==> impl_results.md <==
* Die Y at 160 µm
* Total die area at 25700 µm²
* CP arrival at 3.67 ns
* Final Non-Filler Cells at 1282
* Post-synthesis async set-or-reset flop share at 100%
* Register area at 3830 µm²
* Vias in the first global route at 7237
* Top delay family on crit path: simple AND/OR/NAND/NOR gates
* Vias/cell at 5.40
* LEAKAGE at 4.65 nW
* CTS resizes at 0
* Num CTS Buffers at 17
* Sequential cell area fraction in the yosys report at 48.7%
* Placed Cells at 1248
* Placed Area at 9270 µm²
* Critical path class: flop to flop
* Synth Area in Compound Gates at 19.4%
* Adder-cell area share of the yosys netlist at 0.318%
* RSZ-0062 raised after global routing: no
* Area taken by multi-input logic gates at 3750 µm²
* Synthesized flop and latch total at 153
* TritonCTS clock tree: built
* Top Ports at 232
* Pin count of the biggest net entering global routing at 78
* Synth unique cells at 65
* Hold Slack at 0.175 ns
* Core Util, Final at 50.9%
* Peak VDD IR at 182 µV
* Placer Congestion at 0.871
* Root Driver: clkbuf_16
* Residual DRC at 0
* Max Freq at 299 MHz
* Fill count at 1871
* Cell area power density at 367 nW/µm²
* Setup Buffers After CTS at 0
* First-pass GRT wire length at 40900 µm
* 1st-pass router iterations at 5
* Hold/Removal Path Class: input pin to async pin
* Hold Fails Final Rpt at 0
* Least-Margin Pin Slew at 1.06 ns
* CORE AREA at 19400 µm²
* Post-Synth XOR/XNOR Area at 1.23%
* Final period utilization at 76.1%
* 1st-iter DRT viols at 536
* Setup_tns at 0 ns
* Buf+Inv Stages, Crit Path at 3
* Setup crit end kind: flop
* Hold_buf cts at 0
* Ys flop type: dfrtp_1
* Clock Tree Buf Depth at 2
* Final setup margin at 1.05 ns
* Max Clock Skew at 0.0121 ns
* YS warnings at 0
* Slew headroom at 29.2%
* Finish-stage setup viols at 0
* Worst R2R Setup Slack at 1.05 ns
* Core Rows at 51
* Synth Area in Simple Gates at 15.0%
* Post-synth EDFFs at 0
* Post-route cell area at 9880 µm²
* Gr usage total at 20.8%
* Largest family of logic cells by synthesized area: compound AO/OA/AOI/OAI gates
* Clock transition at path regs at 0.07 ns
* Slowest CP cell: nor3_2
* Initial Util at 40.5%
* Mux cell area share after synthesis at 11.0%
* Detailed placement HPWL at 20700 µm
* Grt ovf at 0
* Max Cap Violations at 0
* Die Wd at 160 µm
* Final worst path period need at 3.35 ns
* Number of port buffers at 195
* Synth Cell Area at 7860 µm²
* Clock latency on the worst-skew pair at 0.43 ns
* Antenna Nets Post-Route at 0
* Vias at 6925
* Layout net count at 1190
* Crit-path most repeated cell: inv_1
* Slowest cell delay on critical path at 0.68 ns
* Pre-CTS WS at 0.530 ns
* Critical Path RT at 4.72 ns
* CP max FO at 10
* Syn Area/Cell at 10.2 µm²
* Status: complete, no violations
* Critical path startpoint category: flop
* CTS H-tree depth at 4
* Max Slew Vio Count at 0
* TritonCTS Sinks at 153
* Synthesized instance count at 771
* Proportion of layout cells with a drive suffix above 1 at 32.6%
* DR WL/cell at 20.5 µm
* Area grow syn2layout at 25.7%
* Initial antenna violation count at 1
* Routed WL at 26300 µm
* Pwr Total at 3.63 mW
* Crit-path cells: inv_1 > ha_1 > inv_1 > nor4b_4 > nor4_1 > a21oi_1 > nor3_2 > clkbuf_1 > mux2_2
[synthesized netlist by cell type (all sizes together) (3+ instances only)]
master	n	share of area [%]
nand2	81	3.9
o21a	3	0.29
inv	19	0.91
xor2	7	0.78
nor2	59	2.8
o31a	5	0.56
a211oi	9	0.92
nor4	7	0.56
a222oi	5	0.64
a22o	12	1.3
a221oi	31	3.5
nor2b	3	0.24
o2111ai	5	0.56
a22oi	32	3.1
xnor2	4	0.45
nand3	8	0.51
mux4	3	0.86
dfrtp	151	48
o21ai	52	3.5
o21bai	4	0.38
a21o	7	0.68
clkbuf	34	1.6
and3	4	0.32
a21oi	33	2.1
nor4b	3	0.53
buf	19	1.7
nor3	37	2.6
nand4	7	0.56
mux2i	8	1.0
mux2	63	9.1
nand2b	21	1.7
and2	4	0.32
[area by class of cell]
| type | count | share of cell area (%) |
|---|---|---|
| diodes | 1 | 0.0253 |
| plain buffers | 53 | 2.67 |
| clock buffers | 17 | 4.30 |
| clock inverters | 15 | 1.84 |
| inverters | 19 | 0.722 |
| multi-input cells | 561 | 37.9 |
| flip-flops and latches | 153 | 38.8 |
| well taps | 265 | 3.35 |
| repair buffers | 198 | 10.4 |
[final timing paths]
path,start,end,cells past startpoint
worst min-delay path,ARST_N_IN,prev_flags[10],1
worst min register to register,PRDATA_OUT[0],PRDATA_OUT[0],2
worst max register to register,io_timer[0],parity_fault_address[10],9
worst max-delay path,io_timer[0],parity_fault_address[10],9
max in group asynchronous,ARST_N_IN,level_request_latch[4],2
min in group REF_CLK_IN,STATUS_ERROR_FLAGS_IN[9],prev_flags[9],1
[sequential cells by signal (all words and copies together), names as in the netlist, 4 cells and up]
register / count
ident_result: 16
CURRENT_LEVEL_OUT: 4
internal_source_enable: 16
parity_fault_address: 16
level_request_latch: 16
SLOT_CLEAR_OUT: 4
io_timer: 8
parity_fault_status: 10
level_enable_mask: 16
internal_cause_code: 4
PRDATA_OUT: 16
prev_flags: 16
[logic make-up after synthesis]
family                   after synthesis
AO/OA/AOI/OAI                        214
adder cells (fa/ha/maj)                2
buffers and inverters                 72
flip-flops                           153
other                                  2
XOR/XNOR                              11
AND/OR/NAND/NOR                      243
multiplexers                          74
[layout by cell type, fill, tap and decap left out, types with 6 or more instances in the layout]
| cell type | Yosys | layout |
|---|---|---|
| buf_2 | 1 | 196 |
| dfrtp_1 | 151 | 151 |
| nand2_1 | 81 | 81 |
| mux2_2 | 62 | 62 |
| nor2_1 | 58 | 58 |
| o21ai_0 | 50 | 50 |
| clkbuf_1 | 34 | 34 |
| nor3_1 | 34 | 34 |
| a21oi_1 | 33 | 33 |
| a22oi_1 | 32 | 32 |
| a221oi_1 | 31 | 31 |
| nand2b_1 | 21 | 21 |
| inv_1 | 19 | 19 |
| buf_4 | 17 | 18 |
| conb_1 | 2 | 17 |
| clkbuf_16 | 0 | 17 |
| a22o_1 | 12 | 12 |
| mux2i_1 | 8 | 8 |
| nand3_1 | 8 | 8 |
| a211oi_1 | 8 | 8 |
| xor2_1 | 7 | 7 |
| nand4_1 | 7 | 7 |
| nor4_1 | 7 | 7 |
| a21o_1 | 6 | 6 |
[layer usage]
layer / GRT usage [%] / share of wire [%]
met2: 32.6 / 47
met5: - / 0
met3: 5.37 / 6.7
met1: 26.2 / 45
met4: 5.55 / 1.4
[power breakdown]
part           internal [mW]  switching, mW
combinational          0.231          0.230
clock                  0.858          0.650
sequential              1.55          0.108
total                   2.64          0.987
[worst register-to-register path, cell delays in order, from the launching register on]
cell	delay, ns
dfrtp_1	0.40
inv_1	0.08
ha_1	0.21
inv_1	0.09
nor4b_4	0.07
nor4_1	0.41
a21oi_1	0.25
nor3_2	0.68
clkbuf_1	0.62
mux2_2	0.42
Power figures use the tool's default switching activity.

======

What this task involves ▸
Output exactly the lines above, from the one holding "nand3_1 | 8 | 8 |" through the end of the data, including the first and last.

Reply ▸
| nand3_1 | 8 | 8 |
| a211oi_1 | 8 | 8 |
| xor2_1 | 7 | 7 |
| nand4_1 | 7 | 7 |
| nor4_1 | 7 | 7 |
| a21o_1 | 6 | 6 |
[layer usage]
layer / GRT usage [%] / share of wire [%]
met2: 32.6 / 47
met5: - / 0
met3: 5.37 / 6.7
met1: 26.2 / 45
met4: 5.55 / 1.4
[power breakdown]
part           internal [mW]  switching, mW
combinational          0.231          0.230
clock                  0.858          0.650
sequential              1.55          0.108
total                   2.64          0.987
[worst register-to-register path, cell delays in order, from the launching register on]
cell	delay, ns
dfrtp_1	0.40
inv_1	0.08
ha_1	0.21
inv_1	0.09
nor4b_4	0.07
nor4_1	0.41
a21oi_1	0.25
nor3_2	0.68
clkbuf_1	0.62
mux2_2	0.42
Power figures use the tool's default switching activity.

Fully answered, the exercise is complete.